Pemerintah berharap revisi KUHAP menciptakan supremasi hukum menjaga hak tersangka, terdakwa, terpidana, saksi dan korban tindak pidana.
"Serta mewujudkan sistem peradilan pidana terpadu yang memperkuat fungsi tugas dan wewenang aparat penegak hukum yang selaras dengan perkembangan ketatanegaraan dan kemajuan informasi teknologi," ujarnya.
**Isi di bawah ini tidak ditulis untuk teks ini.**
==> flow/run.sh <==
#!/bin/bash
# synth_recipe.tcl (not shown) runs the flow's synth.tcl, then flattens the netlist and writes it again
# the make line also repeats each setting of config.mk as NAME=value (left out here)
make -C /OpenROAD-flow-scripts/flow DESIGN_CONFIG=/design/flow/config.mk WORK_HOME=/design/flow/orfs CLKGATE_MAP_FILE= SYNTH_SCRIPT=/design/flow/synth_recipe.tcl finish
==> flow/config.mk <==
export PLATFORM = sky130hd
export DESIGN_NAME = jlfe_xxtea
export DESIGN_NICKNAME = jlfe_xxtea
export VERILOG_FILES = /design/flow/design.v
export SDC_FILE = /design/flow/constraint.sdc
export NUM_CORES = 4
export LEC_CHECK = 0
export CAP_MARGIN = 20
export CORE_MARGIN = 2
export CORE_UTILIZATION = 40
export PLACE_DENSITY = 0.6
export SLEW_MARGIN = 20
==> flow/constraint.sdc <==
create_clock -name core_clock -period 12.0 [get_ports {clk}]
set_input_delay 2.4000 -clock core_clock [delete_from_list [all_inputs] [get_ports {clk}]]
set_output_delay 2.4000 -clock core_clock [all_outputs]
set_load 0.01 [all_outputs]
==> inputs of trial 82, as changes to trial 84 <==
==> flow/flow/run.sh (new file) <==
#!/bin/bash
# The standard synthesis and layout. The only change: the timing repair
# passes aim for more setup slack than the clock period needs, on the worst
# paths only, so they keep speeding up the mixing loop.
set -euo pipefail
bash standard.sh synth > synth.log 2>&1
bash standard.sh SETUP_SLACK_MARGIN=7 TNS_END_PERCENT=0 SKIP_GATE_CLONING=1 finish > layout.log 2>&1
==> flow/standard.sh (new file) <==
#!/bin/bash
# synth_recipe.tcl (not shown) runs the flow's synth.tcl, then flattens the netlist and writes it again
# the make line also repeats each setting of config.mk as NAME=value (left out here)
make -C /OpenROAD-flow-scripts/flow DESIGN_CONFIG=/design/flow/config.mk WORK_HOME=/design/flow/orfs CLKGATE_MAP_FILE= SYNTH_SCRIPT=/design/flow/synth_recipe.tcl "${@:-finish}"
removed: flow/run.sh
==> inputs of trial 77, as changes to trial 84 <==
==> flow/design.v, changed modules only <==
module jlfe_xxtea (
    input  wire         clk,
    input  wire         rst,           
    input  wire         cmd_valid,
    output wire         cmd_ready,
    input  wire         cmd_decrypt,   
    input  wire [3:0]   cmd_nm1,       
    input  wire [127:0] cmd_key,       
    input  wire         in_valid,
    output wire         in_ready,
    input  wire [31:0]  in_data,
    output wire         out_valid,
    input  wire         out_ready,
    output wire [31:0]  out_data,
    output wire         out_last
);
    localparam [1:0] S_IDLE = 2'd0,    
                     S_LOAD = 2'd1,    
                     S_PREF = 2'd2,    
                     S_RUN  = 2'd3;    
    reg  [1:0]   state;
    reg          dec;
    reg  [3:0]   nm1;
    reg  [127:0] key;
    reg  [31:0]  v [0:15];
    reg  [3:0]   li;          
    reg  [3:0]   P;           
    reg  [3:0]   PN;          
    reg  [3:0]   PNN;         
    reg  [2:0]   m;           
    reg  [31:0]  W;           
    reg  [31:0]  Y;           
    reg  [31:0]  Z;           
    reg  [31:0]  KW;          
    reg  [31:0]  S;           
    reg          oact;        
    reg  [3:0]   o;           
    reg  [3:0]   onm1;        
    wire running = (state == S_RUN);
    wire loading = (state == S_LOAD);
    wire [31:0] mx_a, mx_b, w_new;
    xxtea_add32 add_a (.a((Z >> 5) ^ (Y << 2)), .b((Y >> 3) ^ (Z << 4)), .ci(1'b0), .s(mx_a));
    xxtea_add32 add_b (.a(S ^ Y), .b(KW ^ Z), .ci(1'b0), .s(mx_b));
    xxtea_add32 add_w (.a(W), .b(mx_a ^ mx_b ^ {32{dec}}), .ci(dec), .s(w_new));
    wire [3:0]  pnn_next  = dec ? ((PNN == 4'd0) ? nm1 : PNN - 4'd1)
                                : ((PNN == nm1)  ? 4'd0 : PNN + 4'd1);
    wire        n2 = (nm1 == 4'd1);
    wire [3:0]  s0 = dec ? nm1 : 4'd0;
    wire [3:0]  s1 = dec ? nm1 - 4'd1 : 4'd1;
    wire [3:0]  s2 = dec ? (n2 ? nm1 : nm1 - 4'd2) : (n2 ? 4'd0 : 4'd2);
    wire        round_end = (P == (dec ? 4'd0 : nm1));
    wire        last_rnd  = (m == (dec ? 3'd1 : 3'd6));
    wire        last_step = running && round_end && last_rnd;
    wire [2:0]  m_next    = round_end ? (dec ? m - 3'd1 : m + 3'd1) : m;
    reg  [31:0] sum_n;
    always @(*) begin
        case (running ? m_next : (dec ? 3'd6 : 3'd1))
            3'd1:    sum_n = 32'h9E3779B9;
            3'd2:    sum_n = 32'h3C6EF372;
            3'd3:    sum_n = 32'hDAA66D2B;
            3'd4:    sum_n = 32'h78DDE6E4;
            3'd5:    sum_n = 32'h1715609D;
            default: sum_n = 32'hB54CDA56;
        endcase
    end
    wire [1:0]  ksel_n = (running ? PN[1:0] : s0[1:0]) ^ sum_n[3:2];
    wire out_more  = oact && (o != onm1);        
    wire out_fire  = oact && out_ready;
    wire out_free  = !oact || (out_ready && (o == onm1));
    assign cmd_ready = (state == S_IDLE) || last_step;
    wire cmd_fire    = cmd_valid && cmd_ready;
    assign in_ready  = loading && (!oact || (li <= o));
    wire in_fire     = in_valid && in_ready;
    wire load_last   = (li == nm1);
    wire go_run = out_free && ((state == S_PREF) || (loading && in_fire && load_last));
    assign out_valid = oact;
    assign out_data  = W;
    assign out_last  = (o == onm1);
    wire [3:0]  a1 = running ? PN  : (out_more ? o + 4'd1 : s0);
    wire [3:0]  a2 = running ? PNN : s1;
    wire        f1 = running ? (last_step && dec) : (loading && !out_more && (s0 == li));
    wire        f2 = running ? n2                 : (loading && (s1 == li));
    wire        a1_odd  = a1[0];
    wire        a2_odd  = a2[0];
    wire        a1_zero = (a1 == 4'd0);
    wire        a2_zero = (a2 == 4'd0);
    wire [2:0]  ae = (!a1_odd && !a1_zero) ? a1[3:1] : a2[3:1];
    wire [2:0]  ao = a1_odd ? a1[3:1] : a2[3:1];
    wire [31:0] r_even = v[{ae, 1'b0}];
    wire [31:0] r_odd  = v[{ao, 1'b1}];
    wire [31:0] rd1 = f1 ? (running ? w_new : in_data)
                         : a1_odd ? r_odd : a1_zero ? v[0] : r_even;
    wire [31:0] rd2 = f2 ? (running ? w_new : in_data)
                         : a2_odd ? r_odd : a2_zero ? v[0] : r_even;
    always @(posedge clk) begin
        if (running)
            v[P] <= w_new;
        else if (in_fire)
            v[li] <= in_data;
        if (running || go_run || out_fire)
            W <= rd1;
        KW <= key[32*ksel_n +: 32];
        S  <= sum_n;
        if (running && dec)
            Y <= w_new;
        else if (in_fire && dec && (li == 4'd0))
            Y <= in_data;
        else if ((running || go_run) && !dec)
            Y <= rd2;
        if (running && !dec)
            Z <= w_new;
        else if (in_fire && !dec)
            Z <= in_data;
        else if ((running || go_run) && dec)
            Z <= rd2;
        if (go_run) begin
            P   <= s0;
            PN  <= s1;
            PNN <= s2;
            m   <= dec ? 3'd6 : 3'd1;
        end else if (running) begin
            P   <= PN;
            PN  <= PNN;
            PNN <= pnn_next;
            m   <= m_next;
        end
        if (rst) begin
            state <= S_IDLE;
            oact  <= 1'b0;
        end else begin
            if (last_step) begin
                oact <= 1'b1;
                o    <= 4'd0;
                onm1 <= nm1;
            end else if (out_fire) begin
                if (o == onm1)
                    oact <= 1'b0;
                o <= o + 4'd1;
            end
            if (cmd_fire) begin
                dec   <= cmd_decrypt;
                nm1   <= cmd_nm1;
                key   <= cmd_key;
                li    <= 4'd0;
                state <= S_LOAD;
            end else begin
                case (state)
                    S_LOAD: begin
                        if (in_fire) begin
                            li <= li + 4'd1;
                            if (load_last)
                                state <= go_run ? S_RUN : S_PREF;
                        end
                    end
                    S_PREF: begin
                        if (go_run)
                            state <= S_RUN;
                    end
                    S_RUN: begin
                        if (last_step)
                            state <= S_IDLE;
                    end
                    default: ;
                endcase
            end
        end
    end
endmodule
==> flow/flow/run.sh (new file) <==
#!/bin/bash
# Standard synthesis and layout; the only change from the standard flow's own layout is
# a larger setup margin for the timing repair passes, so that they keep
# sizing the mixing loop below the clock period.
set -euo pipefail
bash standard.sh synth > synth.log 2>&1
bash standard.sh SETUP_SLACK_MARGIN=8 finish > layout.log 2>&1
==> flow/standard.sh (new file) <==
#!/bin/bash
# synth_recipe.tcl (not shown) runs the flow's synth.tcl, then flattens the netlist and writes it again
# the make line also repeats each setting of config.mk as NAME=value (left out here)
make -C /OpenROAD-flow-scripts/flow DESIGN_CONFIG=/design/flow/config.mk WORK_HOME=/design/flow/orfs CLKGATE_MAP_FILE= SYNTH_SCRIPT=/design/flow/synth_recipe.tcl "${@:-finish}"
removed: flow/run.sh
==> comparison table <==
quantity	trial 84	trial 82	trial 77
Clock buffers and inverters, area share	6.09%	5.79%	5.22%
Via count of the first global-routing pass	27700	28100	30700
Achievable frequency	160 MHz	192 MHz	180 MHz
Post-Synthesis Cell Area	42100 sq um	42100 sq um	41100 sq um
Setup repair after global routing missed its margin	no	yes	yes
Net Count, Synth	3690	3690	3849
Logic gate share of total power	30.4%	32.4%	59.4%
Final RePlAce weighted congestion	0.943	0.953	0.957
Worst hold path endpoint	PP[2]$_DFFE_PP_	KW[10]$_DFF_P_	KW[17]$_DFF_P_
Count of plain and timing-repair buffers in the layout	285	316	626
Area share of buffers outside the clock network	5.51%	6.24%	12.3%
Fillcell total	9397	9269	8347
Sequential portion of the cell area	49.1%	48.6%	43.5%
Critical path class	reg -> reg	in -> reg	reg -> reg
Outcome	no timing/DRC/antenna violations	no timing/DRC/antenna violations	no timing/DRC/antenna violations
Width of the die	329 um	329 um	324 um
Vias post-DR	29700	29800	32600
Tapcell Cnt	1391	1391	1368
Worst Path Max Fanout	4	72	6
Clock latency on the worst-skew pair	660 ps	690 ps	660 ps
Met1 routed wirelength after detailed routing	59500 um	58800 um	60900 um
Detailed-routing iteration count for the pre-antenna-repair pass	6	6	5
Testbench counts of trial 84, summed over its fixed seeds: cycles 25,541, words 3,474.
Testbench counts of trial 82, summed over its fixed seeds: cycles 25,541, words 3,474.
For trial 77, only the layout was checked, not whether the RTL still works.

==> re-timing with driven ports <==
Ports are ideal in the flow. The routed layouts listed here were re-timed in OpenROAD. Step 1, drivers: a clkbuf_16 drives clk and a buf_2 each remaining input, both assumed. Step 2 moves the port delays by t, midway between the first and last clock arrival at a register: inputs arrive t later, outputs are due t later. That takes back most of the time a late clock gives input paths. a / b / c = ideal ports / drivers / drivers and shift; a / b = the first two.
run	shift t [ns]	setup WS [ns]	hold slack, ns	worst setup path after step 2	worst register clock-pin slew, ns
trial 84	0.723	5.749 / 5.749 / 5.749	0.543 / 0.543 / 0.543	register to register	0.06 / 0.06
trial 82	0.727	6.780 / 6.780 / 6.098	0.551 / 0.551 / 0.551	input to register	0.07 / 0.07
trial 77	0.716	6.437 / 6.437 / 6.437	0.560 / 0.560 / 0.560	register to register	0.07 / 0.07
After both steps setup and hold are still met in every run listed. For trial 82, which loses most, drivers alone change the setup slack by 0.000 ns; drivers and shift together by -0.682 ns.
Eddy, mengungkapkan, KUHAP yang lama masih banyak terdapat kekurangan. Karena itu, perlu penyempurnaan dengan adanya perubahan sistem ketatanegaraan dan perkembangan hukum, kemajuan ilmu pengetahuan, dan teknologi. Serta ada konvensi internasional yang perlu diratifikasi dan perkembangan hukum yang diatur dalam sejumlah undang-undang dan putusan Mahkamah Konstitusi.
"Pembaruan Hukum Acara Pidana juga dimaksudkan Untuk mewujudkan hukum yang memiliki nurani keadilan kepastian dan kemanfaatan hukum, sehingga dapat membawa perubahan yang signifikan terhadap penegakan hukum," ungkap Eddy.